5 – local_registry_commands
Commands for the Local Registry To edit or view the local registry, invoke rgy_edit with the -l option while you are logged into the machine whose local registry you want to maintain. This section lists the commands that are valid for editing or viewing the local registry. When you invoke rgy_edit with the -l option, only the subcommands and options listed here can be used.
5.1 – view
v[iew] Displays local registry entries.
5.2 – delete
del[ete] principal_name Deletes the account and credential information for principal_name from the local registry.
5.3 – purge
pu[rge] Purges expired local registry entries. This command has no options or arguments. The time limit, or lifespan, for which an entry in the local registry is valid is set as a property of the local registry with the properties subcommand. When the purge subcommand is run, it deletes all expired entries. The lifespan begins when an entry for the principal is added to the local registry (that is, the beginning of the lifespan is the last time the principal logged in to the local machine.) The lifespan ends after the time limit set as a local registry property.
5.4 – properties
pr[operties]
Changes and/or displays local registry properties and policies.

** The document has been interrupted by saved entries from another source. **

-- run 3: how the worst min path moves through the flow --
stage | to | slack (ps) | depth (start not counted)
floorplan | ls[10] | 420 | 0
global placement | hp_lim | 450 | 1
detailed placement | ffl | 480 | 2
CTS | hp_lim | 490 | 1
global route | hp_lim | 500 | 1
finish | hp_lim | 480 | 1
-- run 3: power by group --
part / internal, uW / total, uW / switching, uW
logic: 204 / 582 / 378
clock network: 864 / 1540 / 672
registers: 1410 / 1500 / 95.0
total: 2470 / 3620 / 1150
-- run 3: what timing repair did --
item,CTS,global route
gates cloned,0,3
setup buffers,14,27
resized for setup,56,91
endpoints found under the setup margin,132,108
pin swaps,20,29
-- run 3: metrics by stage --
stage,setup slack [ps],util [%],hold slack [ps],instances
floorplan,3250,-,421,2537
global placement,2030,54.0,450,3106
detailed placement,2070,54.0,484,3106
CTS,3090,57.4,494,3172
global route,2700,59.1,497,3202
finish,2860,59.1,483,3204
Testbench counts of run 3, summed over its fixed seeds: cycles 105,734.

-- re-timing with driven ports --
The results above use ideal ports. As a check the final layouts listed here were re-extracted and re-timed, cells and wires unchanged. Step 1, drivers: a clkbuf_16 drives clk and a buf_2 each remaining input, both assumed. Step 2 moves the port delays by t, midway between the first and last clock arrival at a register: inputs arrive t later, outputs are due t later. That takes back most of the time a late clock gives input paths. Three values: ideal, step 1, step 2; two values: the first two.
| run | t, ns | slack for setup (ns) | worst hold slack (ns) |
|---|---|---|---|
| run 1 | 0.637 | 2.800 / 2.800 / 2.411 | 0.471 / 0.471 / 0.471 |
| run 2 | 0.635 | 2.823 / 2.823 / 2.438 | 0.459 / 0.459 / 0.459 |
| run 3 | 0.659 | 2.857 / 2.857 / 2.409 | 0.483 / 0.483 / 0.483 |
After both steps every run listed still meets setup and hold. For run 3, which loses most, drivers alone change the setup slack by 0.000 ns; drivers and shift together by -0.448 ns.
This design comes from an exercise in tuning for small area and a short achievable clock period on the open sky130 flow, not from production work. Where RTL was checked, it was by simulation tests only, not by an equivalence proof against the original. The flow treats the clock pin as an ideal source, which a real chip does not have. Power figures rest on the tool's default switching activity, not on a simulated workload.

==> module frame_rx, before the edit <==
module frame_rx (
    input  wire        clk,
    input  wire        rst,           
    input  wire        in_valid,
    input  wire [7:0]  in_byte,
    output reg         pl_valid,      
    output wire [7:0]  pl_byte,
    output reg         fr_valid,      
    output reg  [2:0]  fr_status,
    output wire [7:0]  fr_ver,
    output wire [7:0]  fr_type,
    output wire [7:0]  fr_seq,
    output wire [15:0] fr_len
);
    localparam [7:0]  SYNC = 8'hA5;
    localparam [16:0] WCNT_PRE = 17'h0788F;
    localparam [2:0] ST_OK        = 3'd0;
    localparam [2:0] ST_TOO_SHORT = 3'd1;
    localparam [2:0] ST_TRUNCATED = 3'd2;
    localparam [2:0] ST_OVERFLOW  = 3'd3;
    localparam [2:0] ST_BAD_SYNC  = 3'd4;
    localparam [2:0] ST_BAD_LEN   = 3'd5;
    localparam [2:0] ST_BAD_CRC   = 3'd6;
    function [15:0] crc_step;
        input [15:0] acc_in;
        input [7:0]  b;
        reg   [15:0] acc;
        integer      k;
        begin
            acc = acc_in ^ {b, 8'h00};
            for (k = 0; k < 8; k = k + 1) begin
                if (acc[15])
                    acc = {acc[14:0], 1'b0} ^ 16'h1021;
                else
                    acc = {acc[14:0], 1'b0};
            end
            crc_step = acc;
        end
    endfunction
    reg        first;      
    reg        is_code;    
    reg [7:0]  rem;
    reg        zpend;      
    reg [16:0] wcnt;       
    reg        full;       
    reg        ovf;        
    reg [3:0]  cnt;        
    reg [15:0] pl_left;    
    reg        pl_zero;    
    reg [1:0]  tail;       
    reg        sync_ok;    
    reg [7:0]  d_ver, d_type, d_seq, d_len_lo, d_len_hi;
    reg [7:0]  b1;         
    reg [15:0] crc;        
    reg        crc_ok;     
    wire        in_z_hi, in_z_lo, in_z_31;
    frx_nor4 u_z_hi (.a(in_byte[7:4]), .y(in_z_hi));
    frx_nor4 u_z_lo (.a(in_byte[3:0]), .y(in_z_lo));
    frx_nor3 u_z_31 (.a(in_byte[3:1]), .y(in_z_31));
    wire        in_hz     = in_z_hi && in_z_31;    
    wire        in_nz     = !(in_z_hi && in_z_lo);
    wire [7:0]  in_xnor_crc;                       
    genvar gi;
    generate
        for (gi = 0; gi < 8; gi = gi + 1) begin : g_eq
            frx_xnor2 u_x (.a(in_byte[gi]), .b(crc[8+gi]), .y(in_xnor_crc[gi]));
        end
    endgenerate
    wire        take     = in_valid && (first || !full);
    wire        dec_cond = is_code ? (!first && zpend) : 1'b1;
    wire        dec_wr   = in_valid && dec_cond;
    wire [7:0]  dec_byte = is_code ? 8'h00 : in_byte;
    wire        hdr_done = (cnt >= 4'd6);
    wire        in_pl    = hdr_done && !pl_zero;
    assign pl_byte = b1;
    assign fr_ver  = d_ver;
    assign fr_type = d_type;
    assign fr_seq  = d_seq;
    assign fr_len  = {d_len_hi, d_len_lo};
    reg  [2:0]  verdict;
    always @(*) begin
        if (first)                         verdict = ST_TOO_SHORT;
        else if (ovf)                      verdict = ST_OVERFLOW;
        else if (!is_code)                 verdict = ST_TRUNCATED;
        else if (cnt != 4'd8)              verdict = ST_TOO_SHORT;
        else if (!sync_ok)                 verdict = ST_BAD_SYNC;
        else if (!pl_zero || tail != 2'd2) verdict = ST_BAD_LEN;
        else if (!crc_ok)                  verdict = ST_BAD_CRC;
        else                               verdict = ST_OK;
    end
    always @(posedge clk) begin
        if (rst) begin
            first    <= 1'b1;
            is_code  <= 1'b1;
            pl_valid <= 1'b0;
            fr_valid <= 1'b0;
        end else begin
            pl_valid <= dec_wr && in_nz && !full && in_pl;
            fr_valid <= in_valid && !in_nz;
            if (in_valid) begin
                first   <= !in_nz;
                is_code <= !in_nz || (is_code ? in_hz : (rem == 8'd2));
            end
        end
    end
    always @(posedge clk) begin
        fr_status <= verdict;
        if (in_valid)
            rem <= is_code ? in_byte : rem - 8'd1;
        if (take) begin
            wcnt <= first ? 17'd0 : {wcnt[15:0], ~(wcnt[16] ^ wcnt[13])};
            full <= !first && (wcnt == WCNT_PRE);
        end
        if (in_valid)
            ovf <= !first && (ovf || full);
        if (in_valid && is_code)
            zpend <= (in_byte != 8'hFF);
        if (in_valid && first)
            cnt <= 4'd0;
        else if (dec_wr && cnt != 4'd8)
            cnt <= cnt + 4'd1;
        case (cnt)
            4'd0: sync_ok  <= !is_code && (in_byte == SYNC);
            4'd1: d_ver    <= dec_byte;
            4'd2: d_type   <= dec_byte;
            4'd3: d_seq    <= dec_byte;
            4'd4: d_len_lo <= dec_byte;
            4'd5: d_len_hi <= dec_byte;
            default: ;
        endcase
        if (dec_wr) begin
            b1     <= dec_byte;
            crc_ok <= (is_code ? (crc[15:8] == 8'd0) : (&in_xnor_crc)) &&
                      (crc[7:0] == b1);
            if (cnt < 4'd2)
                crc <= 16'hFFFF;
            else
                crc <= crc_step(crc, b1);
            if (cnt == 4'd5) begin
                pl_left <= {dec_byte, d_len_lo};
                pl_zero <= is_code && (d_len_lo == 8'd0);
                tail    <= 2'd0;
            end else if (in_pl) begin
                pl_left <= pl_left - 16'd1;
                pl_zero <= (pl_left == 16'd1);
            end else if (hdr_done && tail != 2'd3) begin
                tail <= tail + 2'd1;
            end
        end
    end
endmodule
Settings: LEC_CHECK=0, CAP_MARGIN=20, CORE_MARGIN=2, CORE_UTILIZATION=40, PLACE_DENSITY=0.6, SETUP_SLACK_MARGIN=3.2, SLEW_MARGIN=20, SYNTH_HIERARCHICAL=1, SYNTH_MINIMUM_KEEP_SIZE=0; clock period 5.0 ns.
standard.sh (not shown) runs the stock make flow with config.mk's settings and CLKGATE_MAP_FILE= SYNTH_SCRIPT=/design/flow/synth_recipe.tcl, a recipe that flattens the netlist after the stock synthesis.
==> flow/flow/run.sh <==
#!/bin/bash
# Standard layout (the standard.sh, standard synthesis unchanged) with:
#  - the port buffers inserted as the smallest buffer cell;
#  - a one-level clock tree built by flow/manual_cts.tcl before clock tree
#    synthesis (the clock port drives four buffers, each driving a quarter of
#    the registers).
# Every tool's output goes to standard.log.
here=$(pwd)
bash standard.sh "BUFFER_PORTS_ARGS=-buffer_cell sky130_fd_sc_hd__buf_1" \
  "PRE_CTS_TCL=$here/flow/manual_cts.tcl" \
  finish > standard.log 2>&1
==> flow/flow/manual_cts.tcl <==
# Clock tree, sourced before ORFS's clock tree synthesis (PRE_CTS_TCL).
# The clock port drives four clock buffers; each drives the clock pins of a
# quarter of the registers, split by their placed position (two halves by x,
# each split in two by y), and sits at their centroid. Every register's clock
# passes through exactly one buffer, so all arrive together. TritonCTS then
# finds no unbuffered clock net and leaves the tree as it is.
set cts_buf sky130_fd_sc_hd__clkbuf_16
if { [info exists ::env(MANUAL_CTS_BUF)] } { set cts_buf $::env(MANUAL_CTS_BUF) }
set block [ord::get_db_block]
set clknet [[$block findBTerm clk] getNet]
set sinks {}
foreach it [$clknet getITerms] {
  set inst [$it getInst]
  set loc [$inst getLocation]
  lappend sinks [list [lindex $loc 0] [lindex $loc 1] "[$inst getName]/[[$it getMTerm] getName]"]
}
puts "manual_cts: [llength $sinks] clock sinks, buffer $cts_buf"
set xs [lsort -integer -index 0 $sinks]
set half [expr {[llength $xs] / 2}]
set groups {}
foreach g [list [lrange $xs 0 [expr {$half - 1}]] [lrange $xs $half end]] {
  set ys [lsort -integer -index 1 $g]
  set h [expr {[llength $ys] / 2}]
  lappend groups [lrange $ys 0 [expr {$h - 1}]]
  lappend groups [lrange $ys $h end]
}
set dbu [$block getDbUnitsPerMicron]
set k 0
foreach g $groups {
  set sx 0
  set sy 0
  set pins {}
  foreach s $g {
    incr sx [lindex $s 0]
    incr sy [lindex $s 1]
    lappend pins [sta::find_pin [lindex $s 2]]
  }
  set cx [expr {double($sx) / [llength $g] / $dbu}]
  set cy [expr {double($sy) / [llength $g] / $dbu}]
  insert_buffer -buffer_cell $cts_buf -net [$clknet getName] -load_pins $pins \
    -location [list $cx $cy] -buffer_name clkbuf_m$k -net_name clknet_m$k
  puts "manual_cts: clkbuf_m$k drives [llength $g] sinks at ($cx, $cy)"
  incr k
}
foreach n [$block getNets] {
  if { [string match clknet_m* [$n getName]] } { $n setSigType CLOCK }
}
$clknet setSigType CLOCK
detailed_placement
set_propagated_clock [all_clocks]
The baseline ran to the end with no violations.
Rerun with:
--- a/flow/design.v
+++ b/flow/design.v
@@ -116,21 +116,23 @@
         if (in_valid && is_code)
             zpend <= (in_byte != 8'hFF);
         if (in_valid && first)
             cnt <= 4'd0;
         else if (dec_wr && cnt != 4'd8)
             cnt <= cnt + 4'd1;
-        case (cnt)
-            4'd0: sync_ok  <= !is_code && (in_byte == SYNC);
-            4'd1: d_ver    <= dec_byte;
-            4'd2: d_type   <= dec_byte;
-            4'd3: d_seq    <= dec_byte;
-            4'd4: d_len_lo <= dec_byte;
-            4'd5: d_len_hi <= dec_byte;
-            default: ;
-        endcase
+        if (in_valid) begin
+            case (cnt)
+                4'd0: sync_ok  <= !is_code && (in_byte == SYNC);
+                4'd1: d_ver    <= dec_byte;
+                4'd2: d_type   <= dec_byte;
+                4'd3: d_seq    <= dec_byte;
+                4'd4: d_len_lo <= dec_byte;
+                4'd5: d_len_hi <= dec_byte;
+                default: ;
+            endcase
+        end
         if (dec_wr) begin
             b1     <= dec_byte;
             crc_ok <= (is_code ? (crc[15:8] == 8'd0) : (&in_xnor_crc)) &&
                       (crc[7:0] == b1);
             if (cnt < 4'd2)
                 crc <= 16'hFFFF;
Effect: Power fell by about 1%; sequential share of layout area goes down by 0.83 points; critical path depth stays the same; routed wire length fell by about 1.1%; setup slack is worse by 0.061 ns.
The RTL of the second run of this note was laid out without a check of its function.

---

frame_rx again, from the RTL that the note above started with.
Settings: LEC_CHECK=0, CAP_MARGIN=20, CORE_MARGIN=2, CORE_UTILIZATION=40, PLACE_DENSITY=0.6, SETUP_SLACK_MARGIN=3.1, SLEW_MARGIN=20, SYNTH_HIERARCHICAL=1, SYNTH_MINIMUM_KEEP_SIZE=0; clock period 5.0 ns.
Scripts as last shown in full above: flow/flow/run.sh, flow/flow/manual_cts.tcl
The first run went through all stages and came out clean.
Rerun with:
--- a/flow/design.v
+++ b/flow/design.v
@@ -13,8 +13,9 @@
     output wire [15:0] fr_len
 );
     localparam [7:0]  SYNC = 8'hA5;
     localparam [16:0] WCNT_PRE = 17'h0788F;
+    localparam [3:0] CNT_OVF = 4'd15;
     localparam [2:0] ST_OK        = 3'd0;
     localparam [2:0] ST_TOO_SHORT = 3'd1;
     localparam [2:0] ST_TRUNCATED = 3'd2;
     localparam [2:0] ST_OVERFLOW  = 3'd3;
@@ -42,10 +43,9 @@
     reg [7:0]  rem;
     reg        zpend;      
     reg [16:0] wcnt;       
     reg        full;       
-    reg        ovf;        
-    reg [3:0]  cnt;        
+    reg [3:0]  cnt;
     reg [15:0] pl_left;    
     reg        pl_zero;    
     reg [1:0]  tail;       
     reg        sync_ok;    
@@ -65,13 +65,17 @@
         for (gi = 0; gi < 8; gi = gi + 1) begin : g_eq
             frx_xnor2 u_x (.a(in_byte[gi]), .b(crc[8+gi]), .y(in_xnor_crc[gi]));
         end
     endgenerate
+    wire        in_ne_lo, in_ne_hi, in_eq_crc;     
+    frx_nand4 u_ne_lo (.a(in_xnor_crc[3:0]), .y(in_ne_lo));
+    frx_nand4 u_ne_hi (.a(in_xnor_crc[7:4]), .y(in_ne_hi));
+    frx_nor2  u_eq    (.a(in_ne_lo), .b(in_ne_hi), .y(in_eq_crc));
     wire        take     = in_valid && (first || !full);
     wire        dec_cond = is_code ? (!first && zpend) : 1'b1;
     wire        dec_wr   = in_valid && dec_cond;
     wire [7:0]  dec_byte = is_code ? 8'h00 : in_byte;
-    wire        hdr_done = (cnt >= 4'd6);
+    wire        hdr_done = (cnt >= 4'd6);      
     wire        in_pl    = hdr_done && !pl_zero;
     assign pl_byte = b1;
     assign fr_ver  = d_ver;
     assign fr_type = d_type;
@@ -79,9 +83,9 @@
     assign fr_len  = {d_len_hi, d_len_lo};
     reg  [2:0]  verdict;
     always @(*) begin
         if (first)                         verdict = ST_TOO_SHORT;
-        else if (ovf)                      verdict = ST_OVERFLOW;
+        else if (cnt == CNT_OVF)           verdict = ST_OVERFLOW;
         else if (!is_code)                 verdict = ST_TRUNCATED;
         else if (cnt != 4'd8)              verdict = ST_TOO_SHORT;
         else if (!sync_ok)                 verdict = ST_BAD_SYNC;
         else if (!pl_zero || tail != 2'd2) verdict = ST_BAD_LEN;
@@ -110,15 +114,15 @@
         if (take) begin
             wcnt <= first ? 17'd0 : {wcnt[15:0], ~(wcnt[16] ^ wcnt[13])};
             full <= !first && (wcnt == WCNT_PRE);
         end
-        if (in_valid)
-            ovf <= !first && (ovf || full);
         if (in_valid && is_code)
             zpend <= (in_byte != 8'hFF);
         if (in_valid && first)
             cnt <= 4'd0;
-        else if (dec_wr && cnt != 4'd8)
+        else if (in_valid && full)
+            cnt <= CNT_OVF;
+        else if (dec_wr && !cnt[3])
             cnt <= cnt + 4'd1;
         case (cnt)
             4'd0: sync_ok  <= !is_code && (in_byte == SYNC);
             4'd1: d_ver    <= dec_byte;
@@ -129,9 +133,9 @@
             default: ;
         endcase
         if (dec_wr) begin
             b1     <= dec_byte;
-            crc_ok <= (is_code ? (crc[15:8] == 8'd0) : (&in_xnor_crc)) &&
+            crc_ok <= (is_code ? (crc[15:8] == 8'd0) : in_eq_crc) &&
                       (crc[7:0] == b1);
             if (cnt < 4'd2)
                 crc <= 16'hFFFF;
             else
@@ -167,4 +171,17 @@
     output wire y
 );
     assign y = a ~^ b;
 endmodule
+module frx_nand4 (
+    input  wire [3:0] a,
+    output wire       y
+);
+    assign y = ~&a;
+endmodule
+module frx_nor2 (
+    input  wire a,
+    input  wire b,
+    output wire y
+);
+    assign y = ~(a | b);
+endmodule
After rerunning:
- die area falls by 0.41%
- clock skew rises by 0.0079 ns
- worst setup slack improves by 0.025 ns
- combinational power rises by 55%
- power rises by 9.2%
- clock power falls by about 2%
The RTL of the second run of this note was laid out without a check of its function.

---

## the reference run
frame_rx, a different RTL version from the one above (not shown whole).
Size: ~120 flip-flops, roughly 64 I/O pins, ~0.0056 mm2 of cells after synthesis.
==> module frame_rx, before the edit <==
module frame_rx (
    input  wire        clk,
    input  wire        rst,           
    input  wire        in_valid,
    input  wire [7:0]  in_byte,
    output reg         pl_valid,      
    output wire [7:0]  pl_byte,
    output reg         fr_valid,      
    output reg  [2:0]  fr_status,
    output wire [7:0]  fr_ver,
    output wire [7:0]  fr_type,
    output wire [7:0]  fr_seq,
    output wire [15:0] fr_len
);
    localparam [7:0]  SYNC = 8'hA5;
    localparam [16:0] WCNT_PRE = 17'h0788F;
    localparam [3:0] CNT_OVF = 4'd15;
    localparam [2:0] ST_OK        = 3'd0;
    localparam [2:0] ST_TOO_SHORT = 3'd1;
    localparam [2:0] ST_TRUNCATED = 3'd2;
    localparam [2:0] ST_OVERFLOW  = 3'd3;
    localparam [2:0] ST_BAD_SYNC  = 3'd4;
    localparam [2:0] ST_BAD_LEN   = 3'd5;
    localparam [2:0] ST_BAD_CRC   = 3'd6;
    function [15:0] crc_step;
        input [15:0] acc_in;
        input [7:0]  b;
        reg   [15:0] acc;
        integer      k;
        begin
            acc = acc_in ^ {b, 8'h00};
            for (k = 0; k < 8; k = k + 1) begin
                if (acc[15])
                    acc = {acc[14:0], 1'b0} ^ 16'h1021;
                else
                    acc = {acc[14:0], 1'b0};
            end
            crc_step = acc;
        end
    endfunction
    reg [7:0]  rem;
    reg        zpend;      
    reg [16:0] wcnt;       
    reg        full;       
    reg [3:0]  cnt;
    reg [15:0] pl_left;    
    reg        pl_zero;    
    reg [1:0]  tail;       
    reg        sync_ok;    
    reg [7:0]  d_ver, d_type, d_seq, d_len_lo, d_len_hi;
    reg [7:0]  b1;         
    reg [15:0] crc;        
    reg        crc_ok;     
    wire        in_nz    = |in_byte;
    wire        is_code  = (rem[7:1] == 7'd0);
    wire        first    = is_code && !rem[0];
    wire        take     = in_valid && (first || !full);
    wire        dec_cond = is_code ? (!first && zpend) : 1'b1;
    wire        dec_wr   = in_valid && dec_cond;
    wire [7:0]  dec_byte = is_code ? 8'h00 : in_byte;
    wire        hdr_done = (cnt >= 4'd6);      
    wire        in_pl    = hdr_done && !pl_zero;
    assign pl_byte = b1;
    assign fr_ver  = d_ver;
    assign fr_type = d_type;
    assign fr_seq  = d_seq;
    assign fr_len  = {d_len_hi, d_len_lo};
    reg  [2:0]  verdict;
    always @(*) begin
        if (first)                         verdict = ST_TOO_SHORT;
        else if (cnt == CNT_OVF)           verdict = ST_OVERFLOW;
        else if (!is_code)                 verdict = ST_TRUNCATED;
        else if (cnt != 4'd8)              verdict = ST_TOO_SHORT;
        else if (!sync_ok)                 verdict = ST_BAD_SYNC;
        else if (!pl_zero || tail != 2'd2) verdict = ST_BAD_LEN;
        else if (!crc_ok)                  verdict = ST_BAD_CRC;
        else                               verdict = ST_OK;
    end
    always @(posedge clk) begin
        if (rst) begin
            rem      <= 8'd0;
            pl_valid <= 1'b0;
            fr_valid <= 1'b0;
        end else begin
            pl_valid <= dec_wr && in_nz && !full && in_pl;
            fr_valid <= in_valid && !in_nz;
            if (in_valid) begin
                if (is_code)
                    rem <= in_byte;
                else if (in_nz)
                    rem <= rem - 8'd1;
                else
                    rem <= 8'd0;
            end
        end
    end
    always @(posedge clk) begin
        fr_status <= verdict;
        if (take) begin
            wcnt <= first ? 17'd0 : {wcnt[15:0], ~(wcnt[16] ^ wcnt[13])};
            full <= !first && (wcnt == WCNT_PRE);
        end
        if (in_valid && is_code)
            zpend <= (in_byte != 8'hFF);
        if (in_valid && first)
            cnt <= 4'd0;
        else if (in_valid && full)
            cnt <= CNT_OVF;
        else if (dec_wr && !cnt[3])
            cnt <= cnt + 4'd1;
        if (in_valid) begin
            case (cnt)
                4'd0: sync_ok  <= (dec_byte == SYNC);
                4'd1: d_ver    <= dec_byte;
                4'd2: d_type   <= dec_byte;
                4'd3: d_seq    <= dec_byte;
                4'd4: d_len_lo <= dec_byte;
                4'd5: d_len_hi <= dec_byte;
                default: ;
            endcase
        end
        if (dec_wr) begin
            b1     <= dec_byte;
            crc_ok <= (crc == {dec_byte, b1});
            if (cnt < 4'd2)
                crc <= 16'hFFFF;
            else
                crc <= crc_step(crc, b1);
            if (cnt == 4'd5) begin
                pl_left <= {dec_byte, d_len_lo};
                pl_zero <= (dec_byte == 8'd0) && (d_len_lo == 8'd0);
                tail    <= 2'd0;
            end else if (in_pl) begin
                pl_left <= pl_left - 16'd1;
                pl_zero <= (pl_left == 16'd1);
            end else if (hdr_done && tail != 2'd3) begin
                tail <= tail + 2'd1;
            end
        end
    end
endmodule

This command displays the current properties and then prompts for
whether you want to make changes to them. You can change the local
registry's:
+ Capacity - A number representing the total number of entries
the local registry can contain at any one time. When the
capacity is reached, subsequent new entries overwrite the
oldest entries.
+ Account lifespan - The time in which an account in the local
registry is valid in the following format:
weekswdaysdhourshminutesm
For example, 4 weeks and 5 days is entered as 4w5d. If you
enter only a number and no weeks, days, or hours designation,
the designation defaults to hours. If you end the lifepan
with a number and no weeks, days, or hours designation, the
number with no designation defaults to seconds. For example,
12w30 is assumed to be 12 weeks thirty seconds.